For the encore, we’re treated to another timeless classic from Nash’s backpages, ‘Teach Your Children’ and by the time the trio have finished their parting shot of ‘Suite: Judy Blue Eyes’, the audience, back on their feet once again, “doo-doo-doo-da-doo”-ing the song’s Spanish coda at full tilt right back at the band.
Tonight’s show isn’t perfect. Stills and Crosby’s when singing alone, without the protection of the others can sound muddied and aged. Stills in particular sounds workmanlike when he’s performing centre stage but all is forgiven and forgotten when he lets a few licks ring off his guitar. He also manages to reach the high notes on ‘Suite: Judy Blue Eyes’ even though it looks like he’s using a step ladder to do so.

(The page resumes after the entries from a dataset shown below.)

$ cat src/rtl/ifetch_queue_if.sv
// Fetch-unit bus bundle: instruction-memory request/response, redirect and decode handshake.
// Carries fetch_misalign only when IFETCH_MISALIGN_CHECK_EN is defined.
interface ifetch_queue_if;
    logic        imem_req_valid;
    logic        imem_req_ready;
    logic [31:0] imem_req_addr;
    logic        imem_rsp_valid;
    logic [31:0] imem_rsp_data;
    logic        redirect_valid;
    logic [31:0] redirect_pc;
    logic        instr_valid;
    logic        instr_ready;
    logic [31:0] instr;
    logic [31:0] instr_pc;
    logic [31:0] instr_pc_plus4;
`ifdef IFETCH_MISALIGN_CHECK_EN
    logic        fetch_misalign;
`endif

    modport master (
        output imem_req_valid, imem_req_addr,
        input  imem_req_ready, imem_rsp_valid, imem_rsp_data,
        input  redirect_valid, redirect_pc,
        output instr_valid, instr, instr_pc, instr_pc_plus4,
        input  instr_ready
`ifdef IFETCH_MISALIGN_CHECK_EN
        , output fetch_misalign
`endif
    );

    modport slave (
        input  imem_req_valid, imem_req_addr,
        output imem_req_ready, imem_rsp_valid, imem_rsp_data,
        output redirect_valid, redirect_pc,
        input  instr_valid, instr, instr_pc, instr_pc_plus4,
        output instr_ready
`ifdef IFETCH_MISALIGN_CHECK_EN
        , input fetch_misalign
`endif
    );
endinterface

$ cat src/rtl/ifetch_queue.sv
// Instruction-fetch front end: PC owner, in-order imem requests, prefetch FIFO, redirect flush.
// Optional misaligned-redirect HALT state enabled by IFETCH_MISALIGN_CHECK_EN.
module ifetch_queue #(
    parameter int          DEPTH    = 4,
    parameter logic [31:0] RESET_PC = 32'h0000_0000
) (
    input logic           clk,
    input logic           reset,
    ifetch_queue_if.master bus
);
    localparam int AW = $clog2(DEPTH);
    typedef logic [AW:0] cnt_t;
    typedef enum logic [1:0] {BOOT, RUN, HALT} state_t;

    state_t          state_q, state_d;
    logic [31:0]     fetch_pc;
    cnt_t            count, outstanding, kill, occ, outstanding_nx;
    logic [AW-1:0]   head, tail, tag_wr, tag_rd;
    logic [31:0]     fifo_data [DEPTH];
    logic [31:0]     fifo_pc   [DEPTH];
    logic [31:0]     tag_pc    [DEPTH];
    logic            redir, redir_bad, req_valid, accept, rsp, rsp_kill, push, pop, head_valid;

    assign redir = bus.redirect_valid;
`ifdef IFETCH_MISALIGN_CHECK_EN
    logic misalign_q;
    assign redir_bad          = redir && (bus.redirect_pc[1:0] != 2'b00);
    assign bus.fetch_misalign = misalign_q;
`else
    logic unused_pc_lsb;
    assign redir_bad     = 1'b0;
    assign unused_pc_lsb = ^bus.redirect_pc[1:0];
`endif

    // Credit uses registered occupancy only, so a pop frees its slot one cycle later.
    assign occ            = count + outstanding;
    assign accept         = req_valid && bus.imem_req_ready;
    assign rsp            = bus.imem_rsp_valid && (outstanding != '0);
    assign rsp_kill       = rsp && (kill != '0);
    assign push           = rsp && !rsp_kill && !redir;
    assign head_valid     = (count != '0);
    assign pop            = head_valid && bus.instr_ready;
    assign outstanding_nx = outstanding + cnt_t'(accept) - cnt_t'(rsp);

    always_comb begin
        state_d   = state_q;
        req_valid = 1'b0;
        case (state_q)
            BOOT:    state_d = RUN;
            RUN:     req_valid = (occ < cnt_t'(DEPTH)) && !redir;
            HALT:    state_d = HALT;
            default: state_d = BOOT;
        endcase
        if (redir) state_d = redir_bad ? HALT : RUN;
    end

    always_ff @(posedge clk or negedge reset) begin
        if (!reset) begin
            state_q     <= BOOT;
            fetch_pc    <= RESET_PC;
            count       <= '0;
            outstanding <= '0;
            kill        <= '0;
            head        <= '0;
            tail        <= '0;
            tag_wr      <= '0;
            tag_rd      <= '0;
`ifdef IFETCH_MISALIGN_CHECK_EN
            misalign_q  <= 1'b0;
`endif
        end else begin
            state_q     <= state_d;
            outstanding <= outstanding_nx;
            if (accept) tag_wr <= tag_wr + 1'b1;
            if (rsp)    tag_rd <= tag_rd + 1'b1;
            if (redir) begin
                // Everything still in flight after this edge belongs to the old stream.
                fetch_pc <= {bus.redirect_pc[31:2], 2'b00};
                kill     <= outstanding_nx;
                count    <= '0;
                head     <= '0;
                tail     <= '0;
`ifdef IFETCH_MISALIGN_CHECK_EN
                misalign_q <= redir_bad;
`endif
            end else begin
                if (accept)   fetch_pc <= fetch_pc + 32'd4;
                if (rsp_kill) kill     <= kill - 1'b1;
                count <= count + cnt_t'(push) - cnt_t'(pop);
                if (push) tail <= tail + 1'b1;
                if (pop)  head <= head + 1'b1;
            end
        end
    end

    always_ff @(posedge clk) begin
        if (accept) tag_pc[tag_wr] <= fetch_pc;
        if (push) begin
            fifo_data[tail] <= bus.imem_rsp_data;
            fifo_pc[tail]   <= tag_pc[tag_rd];
        end
    end

    assign bus.imem_req_valid = req_valid;
    assign bus.imem_req_addr  = {fetch_pc[31:2], 2'b00};
    assign bus.instr_valid    = head_valid;
    assign bus.instr          = head_valid ? fifo_data[head] : 32'h0;
    assign bus.instr_pc       = head_valid ? fifo_pc[head] : 32'h0;
    assign bus.instr_pc_plus4 = head_valid ? fifo_pc[head] + 32'd4 : 32'h0;
endmodule

$ cat src/flat_wrapper.sv
// flat-port wrapper written by rule: the top's interface ports become plain ports
module ifetch_queue_flat 
#(
    parameter int          DEPTH    = 4,
    parameter logic [31:0] RESET_PC = 32'h0000_0000
)
  (clk, reset, bus_imem_req_valid, bus_imem_req_addr, bus_imem_req_ready, bus_imem_rsp_valid, bus_imem_rsp_data, bus_redirect_valid, bus_redirect_pc, bus_instr_valid, bus_instr, bus_instr_pc, bus_instr_pc_plus4, bus_instr_ready);
  ifetch_queue_if bus_i ();
  input logic clk;
  input logic reset;
  output wire logic [$bits(bus_i.imem_req_valid)-1:0] bus_imem_req_valid;
  output wire logic [$bits(bus_i.imem_req_addr)-1:0] bus_imem_req_addr;
  input wire logic [$bits(bus_i.imem_req_ready)-1:0] bus_imem_req_ready;
  input wire logic [$bits(bus_i.imem_rsp_valid)-1:0] bus_imem_rsp_valid;
  input wire logic [$bits(bus_i.imem_rsp_data)-1:0] bus_imem_rsp_data;
  input wire logic [$bits(bus_i.redirect_valid)-1:0] bus_redirect_valid;
  input wire logic [$bits(bus_i.redirect_pc)-1:0] bus_redirect_pc;
  output wire logic [$bits(bus_i.instr_valid)-1:0] bus_instr_valid;
  output wire logic [$bits(bus_i.instr)-1:0] bus_instr;
  output wire logic [$bits(bus_i.instr_pc)-1:0] bus_instr_pc;
  output wire logic [$bits(bus_i.instr_pc_plus4)-1:0] bus_instr_pc_plus4;
  input wire logic [$bits(bus_i.instr_ready)-1:0] bus_instr_ready;
  assign bus_imem_req_valid = bus_i.imem_req_valid;
  assign bus_imem_req_addr = bus_i.imem_req_addr;
  assign bus_i.imem_req_ready = bus_imem_req_ready;
  assign bus_i.imem_rsp_valid = bus_imem_rsp_valid;
  assign bus_i.imem_rsp_data = bus_imem_rsp_data;
  assign bus_i.redirect_valid = bus_redirect_valid;
  assign bus_i.redirect_pc = bus_redirect_pc;
  assign bus_instr_valid = bus_i.instr_valid;
  assign bus_instr = bus_i.instr;
  assign bus_instr_pc = bus_i.instr_pc;
  assign bus_instr_pc_plus4 = bus_i.instr_pc_plus4;
  assign bus_i.instr_ready = bus_instr_ready;
  ifetch_queue #(.DEPTH(DEPTH), .RESET_PC(RESET_PC)) u_core (.clk(clk), .reset(reset), .bus(bus_i));
endmodule
$ cat config.mk
export PLATFORM = sky130hd
export DESIGN_NAME = ifetch_queue_flat
export DESIGN_NICKNAME = d
export VERILOG_FILES = /design/src/rtl/ifetch_queue_if.sv /design/src/rtl/ifetch_queue.sv /design/src/flat_wrapper.sv
export SDC_FILE = /design/constraint.sdc
export NUM_CORES = 1
export LEC_CHECK = 0
export CAP_MARGIN = 20
export CORE_MARGIN = 5
export CORE_UTILIZATION = 40
export CTS_CLUSTER_SIZE = 28
export DETAILED_ROUTE_END_ITERATION = 7
export GPL_TIMING_DRIVEN = 1
export HOLD_SLACK_MARGIN = 0.06
export PLACE_DENSITY = 0.63
export REMOVE_ABC_BUFFERS = 1
export SYNTH_ARGS = -nofsm -noshare
export SYNTH_HDL_FRONTEND = slang
export SYNTH_SLANG_ARGS = --single-unit
$ cat constraint.sdc
create_clock -name clk -period 6 [get_ports clk]
set_input_delay 1.2 -clock clk [delete_from_list [all_inputs] [get_ports clk]]
set_output_delay 1.2 -clock clk [all_outputs]
set_load 0.02 [all_outputs]
==> metrics.md <==
| Metric | Value |
|---|---|
| Status | `complete, no violations` |
| Async S/R FF share, synth | `11.8%` |
| Routed WL | `38900 um` |
| Sequential fraction of the synthesis area | `70.1%` |
| Layout area overhead | `22.8%` |
| DP Worst Slack | `0.883 ns` |
| Reg area | `12300 sq um` |
| Routability cong. | `0.745` |
| Top delay family on crit path | `simple AND/OR/NAND/NOR gates` |
| Max-cap check violation count | `0` |
| Initial antenna violation count | `0` |
| Vias in the first global route | `9973` |
| Mapped Cells | `1009` |
| Highest clock rate | `176 MHz` |
| R2R cell count | `11` |
| Io pins | `200` |
| Critical path's slowest cell | `or4b_1` |
| Critical path buffer and inverter count | `1` |
| Antenna-violating nets left | `0` |
| GRT overflow | `0` |
| Post-route insts no fill | `1837` |
| Rel. slew slack | `32.5%` |
| CP Data Arrival Time | `4.47 ns` |
| Avg Inst Size Synth | `17.4 sq um` |
| Clock Latency Late Sink | `0.56 ns` |
| Root buf cell | `clkbuf_16` |
| Via-to-Cell Ratio | `5.30` |
| Die Span Y | `219 um` |
| Avg WL per Cell | `21.2 um` |
| Die width | `219 um` |
| Clock buffer depth | `3` |
| Htree depth | `2` |
| Required time of the worst setup path | `4.80 ns` |
| Cell variety after synth | `58` |
| Ys flop type | `edfxtp_1` |
| Core area | `43200 sq um` |
| Setup CP Type | `flip-flop to primary output` |
| CTS tree | `yes` |
| Slowest stage delay, CP | `0.82 ns` |
| Area used by multi-input combinational logic | `4830 sq um` |
| Worst slew pin tran | `1.01 ns` |
| Drc violations | `0` |
| FF+latch count, synth | `417` |
| Placed Instances | `1753` |
| Clk_skew | `0.0124 ns` |
| Crit path cell chain | `mux4_1 > ha_1 > nand3_1 > or4b_1 > or4_1 > a21oi_1 > clkdlybuf4s50_1` |
| Min-delay src | `u_core.state_q[0]$_DFFE_PN0P_` |
| Power per cell area | `452 nW/um^2` |
| Setup violators final | `0` |
| Stages on worst setup path | `7` |
| Worst VDD drop | `257 uV` |
| Vias | `9732` |
| Worst-path clk slew | `0.06 ns` |
| Worst hold path class | `flip-flop to flip-flop` |
| Final Hold Fails | `0` |
| Largest net degree at the start of global routing | `62` |
| CP startpoint | `u_core.head[0]$_DFFE_PN0P_` |
| RSZ-0062 raised after global routing | `false` |
| Post-DP HPWL | `25000 um` |
| Final total power | `9710 uW` |
| CP endpoint kind | `primary output` |
| Post_cts resized | `0` |
| Nets | `1305` |
| Total negative slack | `0 ns` |
| Initial core utilization | `40.6%` |
| GRT Resource Usage Total | `16.2%` |
| Worst setup margin | `0.327 ns` |
| Hold buffers post-CTS | `0` |
| Row count | `76` |
| Layout cell share with drive strength beyond 1 | `13.5%` |
| FF-to-FF Start | `u_core.count[1]$_DFF_PN0_` |
| Synthesized cell area | `17500 sq um` |
| Final-layout fill cell count | `3666` |
| Placed Area | `20000 sq um` |
| Setup fix buffers added after clock tree synthesis | `0` |
| First-pass GRT wire length | `60000 um` |
| Static Leak | `0.00706 uW` |
| PortBufs | `191` |
| Synth Warn # | `0` |
| CTS sink cnt | `417` |
| Design area | `21500 sq um` |
| Critical Path Start Type | `flip-flop` |
| Minimum clock period | `5.67 ns` |
| Number of flops mapped to enable cells by yosys | `368` |
| Hold depth | `1` |
| CTS Buf Count | `45` |
| Max-slew violations | `0` |
| Drt first-iter violations | `604` |
| Total die area | `48100 sq um` |
| Crit path max fanout | `27` |
| DR pass1 iterations | `5` |
| Final Cycle Share | `94.5%` |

Nash’s voice is the least ravaged of the three by time and the untold excesses that they have enjoyed and endured over the decades. His delivery and diction are still crystal sharp. His remains the clearest and brightest of lights in tonight’s firmament.
But when the three in unison combine, when their stars are in alignment and their trinity sparkles, when we too fly with the eagle and the dove under their wings and in their stellar glow, we all shine on. Peace Out!